Em sentido horário, o evangelista João Batista sendo entrevistado pelo pastor Manoel Chaves: ele foi batizado em 1977 e já levou 350 pessoas ao batismo; as irmãs Shirley e Shenia, que foram batizadas durante o encerramento da comissão diretiva plenária, estudaram a Bíblia com Iran (ao centro), que demonstrou entusiasmo para ensinar a Palavra de Deus para as pessoas.

Em 1977, o evangelista voluntário João Batista recebeu estudos bíblicos e tornou-se membro da Igreja Adventista do Sétimo Dia, quando foi batizado no templo do bairro do Gusmão, em Eunápolis, no sul da Bahia, a 671 km de Salvador. Naquela ocasião, decidiu que iria levar o ensino da Bíblia para as pessoas, oferecendo um conhecimento capaz de proporcionar liberdade e salvação em Jesus Cristo.

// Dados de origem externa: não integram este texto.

<file path="config.mk">
export PLATFORM = sky130hd
export DESIGN_NAME = life_keys
export DESIGN_NICKNAME = d
export VERILOG_FILES = /design/src/rtl/life_keys_pkg.sv /design/src/rtl/life_sync2.sv /design/src/rtl/life_keys.sv
export SDC_FILE = /design/constraint.sdc
export NUM_CORES = 1
export LEC_CHECK = 0
export CORE_ASPECT_RATIO = 1.25
export CORE_MARGIN = 2
export CORE_UTILIZATION = 35
export CTS_BUF_LIST = sky130_fd_sc_hd__clkbuf_8
export DETAILED_ROUTE_END_ITERATION = 10
export PLACE_DENSITY = 0.53
export SYNTH_ARGS = -nofsm -noshare
export SYNTH_HDL_FRONTEND = slang
export SYNTH_SLANG_ARGS = --single-unit
</file>
<file path="constraint.sdc">
create_clock -name clk -period 2.4 [get_ports clk]
set_input_delay 0.48 -clock clk [delete_from_list [all_inputs] [get_ports clk]]
set_output_delay 0.48 -clock clk [all_outputs]
set_load 0.1 [all_outputs]
</file>
<file path="src/rtl/life_keys_pkg.sv">
// rtl/life_keys_pkg.sv - key codes and priority encoder shared by the life board key logic
//
// Purpose : 3-bit key codes carried on the keys bus (code = button index + 1)
//           and the lowest-index-wins priority encoder.
// Ports   : none (package)
package life_keys_pkg;

  typedef logic [2:0] key_t;

  localparam key_t KEY_NONE  = 3'd0;
  localparam key_t KEY_UP    = 3'd1;
  localparam key_t KEY_DOWN  = 3'd2;
  localparam key_t KEY_LEFT  = 3'd3;
  localparam key_t KEY_RIGHT = 3'd4;
  localparam key_t KEY_FLIP  = 3'd5;
  localparam key_t KEY_STEP  = 3'd6;
  localparam key_t KEY_RUN   = 3'd7;

  // Lowest set bit wins; scanning downwards lets the lowest index overwrite.
  function automatic key_t prio_encode(input logic [6:0] btn);
    key_t code;
    code = KEY_NONE;
    for (int i = 6; i >= 0; i--) begin
      if (btn[i]) code = key_t'(i + 1);
    end
    return code;
  endfunction

endpackage

</file>
<file path="src/rtl/life_sync2.sv">
// rtl/life_sync2.sv - parameterised-width 2-flop synchroniser
//
// Purpose : brings asynchronous inputs into the clk domain.
// Ports   : clk    - destination clock
//           rst_n  - asynchronous active-low reset, flops load RST_VAL
//           i_d    - asynchronous input bus
//           o_q    - synchronised output bus
module life_sync2 #(
  parameter int             W       = 1,
  parameter logic [W-1:0]   RST_VAL = '1
) (
  input  logic         clk,
  input  logic         rst_n,
  input  logic [W-1:0] i_d,
  output logic [W-1:0] o_q
);

  logic [W-1:0] r_meta;
  logic [W-1:0] r_sync;

  always_ff @(posedge clk or negedge rst_n) begin
    if (!rst_n) begin
      r_meta <= RST_VAL;
      r_sync <= RST_VAL;
    end else begin
      r_meta <= i_d;
      r_sync <= r_meta;
    end
  end

  assign o_q = r_sync;

endmodule

</file>
<file path="src/rtl/life_keys.sv">
// rtl/life_keys.sv - front-panel key encoder: sync, debounce, priority encode, auto-repeat
//
// Purpose : turns the raw active-low panel buttons into one-clock key-code
//           strobes; cursor keys auto-repeat while held.
// Ports   : clk    - system clock
//           reset  - asynchronous active-low reset
//           btn_n  - raw buttons, active-low, asynchronous to clk
//           keys   - registered one-clock key-code strobe, KEY_NONE otherwise
module life_keys
  import life_keys_pkg::*;
#(
  parameter int         PRE_W      = 12,
  parameter int         DEB_TICKS  = 4,
  parameter int         REP_DELAY  = 32,
  parameter int         REP_PERIOD = 8,
  parameter int         CNT_W      = 6,
  parameter logic [6:0] REP_MASK   = 7'b0001111
) (
  input  logic       clk,
  input  logic       reset,
  input  logic [6:0] btn_n,
  output logic [2:0] keys
);

  localparam int CNT_MAX = (1 << CNT_W) - 1;

  if (PRE_W < 1) begin : g_chk_pre
    $error("life_keys: PRE_W must be >= 1");
  end
  if (DEB_TICKS < 2) begin : g_chk_deb
    $error("life_keys: DEB_TICKS must be >= 2");
  end
  if (REP_PERIOD < 1 || REP_DELAY < 1) begin : g_chk_rep
    $error("life_keys: REP_DELAY and REP_PERIOD must be >= 1");
  end
  if (DEB_TICKS > CNT_MAX || REP_DELAY > CNT_MAX || REP_PERIOD > CNT_MAX) begin : g_chk_cnt
    $error("life_keys: CNT_W too narrow for DEB_TICKS/REP_DELAY/REP_PERIOD");
  end

  typedef enum logic [1:0] {
    ST_IDLE     = 2'd0,
    ST_DEBOUNCE = 2'd1,
    ST_HELD     = 2'd2,
    ST_RELEASE  = 2'd3
  } state_t;

  // Bit 7 pads the mask so r_cur-1 is always a legal index (r_cur==0 -> 7).
  localparam logic [7:0] REP_MASK_X = {1'b0, REP_MASK};

  state_t           r_state, w_state_nxt;
  key_t             r_cur, w_cur_nxt;
  key_t             r_keys;
  key_t             w_cand;
  logic [CNT_W-1:0] r_deb, w_deb_nxt, w_deb_inc;
  logic [CNT_W-1:0] r_rep, w_rep_nxt, w_rep_dec;
  logic [PRE_W-1:0] r_pre;
  logic [6:0]       w_btn_sync;
  logic [6:0]       w_btn_s;
  logic             w_tick;
  logic             w_strobe;
  logic             w_rep_en;

  life_sync2 #(.W(7), .RST_VAL(7'h7f)) u_sync (
    .clk   (clk),
    .rst_n (reset),
    .i_d   (btn_n),
    .o_q   (w_btn_sync)
  );

  assign w_btn_s   = ~w_btn_sync;
  assign w_cand    = prio_encode(w_btn_s);
  assign w_tick    = &r_pre;
  assign w_deb_inc = r_deb + CNT_W'(1);
  assign w_rep_dec = r_rep - CNT_W'(1);
  assign w_rep_en  = REP_MASK_X[r_cur - 3'd1];

  always_comb begin
    w_state_nxt = r_state;
    w_cur_nxt   = r_cur;
    w_deb_nxt   = r_deb;
    w_rep_nxt   = r_rep;
    w_strobe    = 1'b0;
    if (w_tick) begin
      case (r_state)
        ST_IDLE: begin
          if (w_cand != KEY_NONE) begin
            w_cur_nxt   = w_cand;
            w_deb_nxt   = CNT_W'(1);
            w_state_nxt = ST_DEBOUNCE;
          end
        end
        ST_DEBOUNCE: begin
          if (w_cand == r_cur) begin
            w_deb_nxt = w_deb_inc;
            if (w_deb_inc == CNT_W'(DEB_TICKS)) begin
              w_strobe    = 1'b1;
              w_rep_nxt   = CNT_W'(REP_DELAY);
              w_state_nxt = ST_HELD;
            end
          end else begin
            w_state_nxt = ST_IDLE;
          end
        end
        ST_HELD: begin
          if (w_cand == r_cur) begin
            if (w_rep_en) begin
              w_rep_nxt = w_rep_dec;
              if (w_rep_dec == '0) begin
                w_strobe  = 1'b1;
                w_rep_nxt = CNT_W'(REP_PERIOD);
              end
            end
          end else begin
            w_deb_nxt   = '0;
            w_state_nxt = ST_RELEASE;
          end
        end
        ST_RELEASE: begin
          if (w_cand == KEY_NONE) begin
            w_deb_nxt = w_deb_inc;
            if (w_deb_inc == CNT_W'(DEB_TICKS)) w_state_nxt = ST_IDLE;
          end else if (w_cand == r_cur) begin
            // Bounce on the held key: resume repeating where it left off.
            w_state_nxt = ST_HELD;
          end else begin
            // A different key while releasing restarts the release count,
            // so nothing new is accepted until every button is up.
            w_deb_nxt = '0;
          end
        end
        default: w_state_nxt = ST_IDLE;
      endcase
    end
  end

  always_ff @(posedge clk or negedge reset) begin
    if (!reset) begin
      r_pre   <= '0;
      r_state <= ST_IDLE;
      r_cur   <= KEY_NONE;
      r_deb   <= '0;
      r_rep   <= '0;
      r_keys  <= KEY_NONE;
    end else begin
      r_pre   <= r_pre + PRE_W'(1);
      r_state <= w_state_nxt;
      r_cur   <= w_cur_nxt;
      r_deb   <= w_deb_nxt;
      r_rep   <= w_rep_nxt;
      r_keys  <= w_strobe ? r_cur : KEY_NONE;
    end
  end

  assign keys = r_keys;

endmodule

</file>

Em 16 de junho de 2018, o adolescente Iran Freitas de Jesus, com apenas 13 anos, foi batizado em Quijingue, uma cidade na região do sisal no nordeste baiano, a 322 km da capital.

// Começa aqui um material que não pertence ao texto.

`src/rtl/timetag_pkg.sv`:
```
// timetag_pkg: constants and types shared by the host command receive path.
// Holds the command opcodes, frame lengths, the strobe-FSM state encoding and
// a saturating increment helper for the framing-error counter.
package timetag_pkg;

  localparam logic [7:0] OP_REG_WR = 8'h01;
  localparam logic [7:0] OP_REG_RD = 8'h02;

  localparam int WR_FRAME_LEN = 7;
  localparam int RD_FRAME_LEN = 3;

  typedef enum logic [1:0] {
    ST_IDLE,
    ST_STROBE,
    ST_RECOVER
  } rxState_t;

  function automatic logic [7:0] satInc8(input logic [7:0] v);
    return (v == 8'hFF) ? v : v + 8'd1;
  endfunction

endpackage

```
`src/rtl/ft_rx_phy.sv`:
```
// ft_rx_phy: FT2232 receive-side physical layer.
// Synchronizes RXF#, arbitrates for the shared data bus and generates the RD#
// strobe, handing each captured byte to the parser as a one-cycle pulse.
module ft_rx_phy
  import timetag_pkg::*;
#(
  parameter int RD_WAIT = 4,
  parameter int RD_HOLD = 2
) (
  input  logic       clk_i,
  input  logic       reset_ni,
  input  logic       nrxf_i,
  input  logic [7:0] d_i,
  input  logic       bus_gnt_i,
  output logic       nrd_o,
  output logic       bus_req_o,
  output logic [7:0] byte_o,
  output logic       byte_valid_o
);

  localparam logic [7:0] WAIT_LAST = 8'(RD_WAIT - 1);
  localparam logic [7:0] HOLD_LAST = 8'(RD_HOLD);

  rxState_t   r_state;
  logic [7:0] r_cnt;
  logic       r_syncMeta;
  logic       r_rxfSync;

  // Two-flop synchronizer for the asynchronous RXF# input; idles high (no data).
  always_ff @(posedge clk_i or negedge reset_ni) begin
    if (!reset_ni) begin
      r_syncMeta <= 1'b1;
      r_rxfSync  <= 1'b1;
    end else begin
      r_syncMeta <= nrxf_i;
      r_rxfSync  <= r_syncMeta;
    end
  end

  // Strobe FSM: RD# low for RD_WAIT cycles with capture on the last one, then a
  // recovery gap. RECOVER lasts RD_HOLD+1 cycles and the IDLE decision cycle
  // adds one more, so RD# is high RD_HOLD+2 cycles, flushing a stale RXF#.
  always_ff @(posedge clk_i or negedge reset_ni) begin
    if (!reset_ni) begin
      r_state      <= ST_IDLE;
      r_cnt        <= 8'd0;
      nrd_o        <= 1'b1;
      byte_o       <= 8'd0;
      byte_valid_o <= 1'b0;
    end else begin
      byte_valid_o <= 1'b0;
      case (r_state)
        ST_IDLE: begin
          if (!r_rxfSync && bus_gnt_i) begin
            r_state <= ST_STROBE;
            r_cnt   <= 8'd0;
            nrd_o   <= 1'b0;
          end
        end
        ST_STROBE: begin
          if (r_cnt == WAIT_LAST) begin
            byte_o       <= d_i;
            byte_valid_o <= 1'b1;
            nrd_o        <= 1'b1;
            r_cnt        <= 8'd0;
            r_state      <= ST_RECOVER;
          end else begin
            r_cnt <= r_cnt + 8'd1;
          end
        end
        ST_RECOVER: begin
          if (r_cnt == HOLD_LAST) begin
            r_cnt   <= 8'd0;
            r_state <= ST_IDLE;
          end else begin
            r_cnt <= r_cnt + 8'd1;
          end
        end
        default: begin
          r_state <= ST_IDLE;
          r_cnt   <= 8'd0;
          nrd_o   <= 1'b1;
        end
      endcase
    end
  end

  assign bus_req_o = (r_state != ST_IDLE) || !r_rxfSync;

endmodule

```
`src/rtl/host_cmd_rx.sv`:
```
// host_cmd_rx: host link receive engine. Frames bytes from ft_rx_phy into
// register write/read commands and drives the register bus strobes.
// Optional feature: define HOST_CMD_RX_TIMEOUT_EN to discard partial frames
// after TIMEOUT idle cycles (counted as a framing error).
module host_cmd_rx
  import timetag_pkg::*;
#(
  parameter int RD_WAIT = 4,
  parameter int RD_HOLD = 2,
  parameter int TIMEOUT = 65535
) (
  input  logic        clk_i,
  input  logic        reset_ni,
  input  logic        nrxf_i,
  input  logic [7:0]  d_i,
  output logic        nrd_o,
  output logic        bus_req_o,
  input  logic        bus_gnt_i,
  output logic [15:0] reg_addr_o,
  output logic [31:0] reg_data_o,
  output logic        reg_wr_o,
  output logic        reg_rd_o,
  output logic [7:0]  err_cnt_o
);

  logic [7:0]  w_byte;
  logic        w_byteValid;
  logic        w_timeout;
  logic [2:0]  r_idx;
  logic [7:0]  r_op;
  logic [15:0] r_addrBuf;
  logic [23:0] r_dataBuf;

  ft_rx_phy #(
    .RD_WAIT(RD_WAIT),
    .RD_HOLD(RD_HOLD)
  ) u_phy (
    .clk_i       (clk_i),
    .reset_ni    (reset_ni),
    .nrxf_i      (nrxf_i),
    .d_i         (d_i),
    .bus_gnt_i   (bus_gnt_i),
    .nrd_o       (nrd_o),
    .bus_req_o   (bus_req_o),
    .byte_o      (w_byte),
    .byte_valid_o(w_byteValid)
  );

`ifdef HOST_CMD_RX_TIMEOUT_EN
  localparam logic [15:0] TO_LAST = 16'(TIMEOUT - 1);

  logic [15:0] r_toCnt;

  assign w_timeout = (r_idx != 3'd0) && !w_byteValid && (r_toCnt == TO_LAST);

  // Idle timer for a partial frame; a captured byte always restarts it.
  always_ff @(posedge clk_i or negedge reset_ni) begin
    if (!reset_ni) begin
      r_toCnt <= 16'd0;
    end else if (w_byteValid || r_idx == 3'd0 || w_timeout) begin
      r_toCnt <= 16'd0;
    end else begin
      r_toCnt <= r_toCnt + 16'd1;
    end
  end
`else
  assign w_timeout = 1'b0;
`endif

  // Frame parser: opcode byte, little-endian address, then data for writes.
  // Unknown opcodes are dropped at index 0 so the stream resynchronizes.
  always_ff @(posedge clk_i or negedge reset_ni) begin
    if (!reset_ni) begin
      r_idx      <= 3'd0;
      r_op       <= 8'd0;
      r_addrBuf  <= 16'd0;
      r_dataBuf  <= 24'd0;
      reg_addr_o <= 16'd0;
      reg_data_o <= 32'd0;
      reg_wr_o   <= 1'b0;
      reg_rd_o   <= 1'b0;
      err_cnt_o  <= 8'd0;
    end else begin
      reg_wr_o <= 1'b0;
      reg_rd_o <= 1'b0;
      if (w_byteValid) begin
        if (r_idx == 3'd0) begin
          if (w_byte == OP_REG_WR || w_byte == OP_REG_RD) begin
            r_op  <= w_byte;
            r_idx <= 3'd1;
          end else begin
            err_cnt_o <= satInc8(err_cnt_o);
          end
        end else begin
          case (r_idx)
            3'd1: r_addrBuf[7:0]   <= w_byte;
            3'd2: r_addrBuf[15:8]  <= w_byte;
            3'd3: r_dataBuf[7:0]   <= w_byte;
            3'd4: r_dataBuf[15:8]  <= w_byte;
            3'd5: r_dataBuf[23:16] <= w_byte;
            default: ;
          endcase
          if (r_op == OP_REG_RD && r_idx == 3'(RD_FRAME_LEN - 1)) begin
            reg_addr_o <= {w_byte, r_addrBuf[7:0]};
            reg_rd_o   <= 1'b1;
            r_idx      <= 3'd0;
          end else if (r_op == OP_REG_WR && r_idx == 3'(WR_FRAME_LEN - 1)) begin
            reg_addr_o <= r_addrBuf;
            reg_data_o <= {w_byte, r_dataBuf};
            reg_wr_o   <= 1'b1;
            r_idx      <= 3'd0;
          end else begin
            r_idx <= r_idx + 3'd1;
          end
        end
      end else if (w_timeout) begin
        r_idx     <= 3'd0;
        err_cnt_o <= satInc8(err_cnt_o);
      end
    end
  end

endmodule

```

Há um elo que une os dois relatos acima: separados por uma distância de quase 800 km, com um recorte no tempo de 41 anos, as histórias de João e Iran formam as pontas de uma corrente de estudo e ensino da Bíblia que transformou centenas, talvez milhares de pessoas para um novo estilo de vida cristã.

João evangelizou Flávio e Osmar Borges, irmãos que se tornaram depois pastores adventistas; eles evangelizaram um colportor chamado Ismael, que deu estudos bíblicos para um jovem chamado Leonel, que levou a mensagem para Iran.

E a ramificação não encerrou na história do adolescente de Quijingue. Ele mesmo deu estudos bíblicos para as irmãs Shirley e  Shenia, que se batizaram na quarta-feira, dia 29 de maio, no encerramento da Comissão Diretiva Plenária da União Leste Brasileira, sede da Igreja Adventista para Bahia e Sergipe.